■ About this exercise
Pick out the lines below that contain the string "assign" and copy them all.

Records from a dataset:
## src/rtl/qrot_pkg.sv

```systemverilog
// Shared types and constants for the quad/rectangle overlap test pipeline.
`default_nettype none

package qrot_pkg;

   localparam int CoordW    = 14;              // width of every input coordinate
   localparam int DiffW     = CoordW + 1;      // coordinate difference
   localparam int ProdW     = 2 * DiffW;       // product of two differences
   localparam int SumW      = ProdW + 1;       // product plus divisor
   localparam int NumCorner = 4;               // corners of rectangle and quad
   localparam int NumTest   = NumCorner * NumCorner;  // corner x edge pairs

   // One input word as captured from the request channel
   typedef struct packed {
      logic [CoordW-1:0]                    rect_left;
      logic [CoordW-1:0]                    rect_top;
      logic [CoordW-1:0]                    rect_right;
      logic [CoordW-1:0]                    rect_bottom;
      logic [NumCorner-1:0][CoordW-1:0]     qx;
      logic [NumCorner-1:0][CoordW-1:0]     qy;
   } item_type;

   // Per corner/edge operands, divisor already made positive
   typedef struct packed {
      logic                    straddle;   // exactly one edge end above the corner
      logic signed [DiffW-1:0] dxn;        // edge dx, sign follows dy normalization
      logic signed [DiffW-1:0] dyv;        // corner y minus edge start y
      logic [CoordW-1:0]       dpos;       // |edge dy|
      logic signed [DiffW-1:0] tdiff;      // corner x minus edge start x
   } setup_type;

   typedef struct packed {
      setup_type [NumTest-1:0] test;
      logic [NumCorner-1:0]    contain;    // quad corner inside the rectangle
   } setup_word_type;

   // Products ready for the crossing decision
   typedef struct packed {
      logic                    straddle;
      logic signed [ProdW-1:0] num;        // dxn * dyv
      logic signed [ProdW-1:0] prod;       // tdiff * dpos
      logic [CoordW-1:0]       dpos;
   } mul_type;

   typedef struct packed {
      mul_type [NumTest-1:0] test;
      logic [NumCorner-1:0]  contain;
   } mul_word_type;

endpackage

`default_nettype wire

```

## src/rtl/qrot_decide_stage.sv

```systemverilog
// Pipeline stage 3: crossing decisions, even-odd parity and the output register.
`default_nettype none

module qrot_decide_stage
   import qrot_pkg::*;
(
   input  wire logic          clock,
   input  wire logic          reset,
   input  wire logic          active,
   input  wire logic          in_valid,
   input  wire mul_word_type  in_word,
   output      logic          in_ready,
   output      logic          out_valid,
   input  wire logic          out_ready,
   output      logic          out_hit
);

   logic [NumTest-1:0]   cross_w;
   logic [NumCorner-1:0] inside_w;
   logic                 hit_in;
   logic                 hit_ff;
   logic                 valid_ff;

   // px < trunc(N/d) + x1 with d > 0:
   //   N >= 0: (t+1)*d <= N      N < 0: t*d < N
   always_comb begin
      for (int k = 0; k < NumTest; k++) begin
         logic signed [SumW-1:0] lhs;
         logic signed [SumW-1:0] rhs;
         lhs = SumW'(in_word.test[k].prod)
               + $signed({{(SumW-CoordW){1'b0}}, in_word.test[k].dpos});
         rhs = SumW'(in_word.test[k].num);
         if (in_word.test[k].num[ProdW-1]) begin
            cross_w[k] = in_word.test[k].straddle
                         && (in_word.test[k].prod < in_word.test[k].num);
         end else begin
            cross_w[k] = in_word.test[k].straddle && (lhs <= rhs);
         end
      end
      for (int c = 0; c < NumCorner; c++) begin
         inside_w[c] = ^cross_w[c*NumCorner +: NumCorner];
      end
      hit_in = active && ((|inside_w) || (|in_word.contain));
   end

   // Output register
   assign in_ready = !valid_ff || out_ready;

   always_ff @(posedge clock) begin
      if (reset) begin
         valid_ff <= 1'b0;
      end else if (in_ready) begin
         valid_ff <= in_valid;
      end
      if (in_ready && in_valid) begin
         hit_ff <= hit_in;
      end
   end

   assign out_valid = valid_ff;
   assign out_hit   = hit_ff;

endmodule

`default_nettype wire

```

■ The completed task
   assign in_ready = !valid_ff || out_ready;
   assign out_valid = valid_ff;
   assign out_hit   = hit_ff;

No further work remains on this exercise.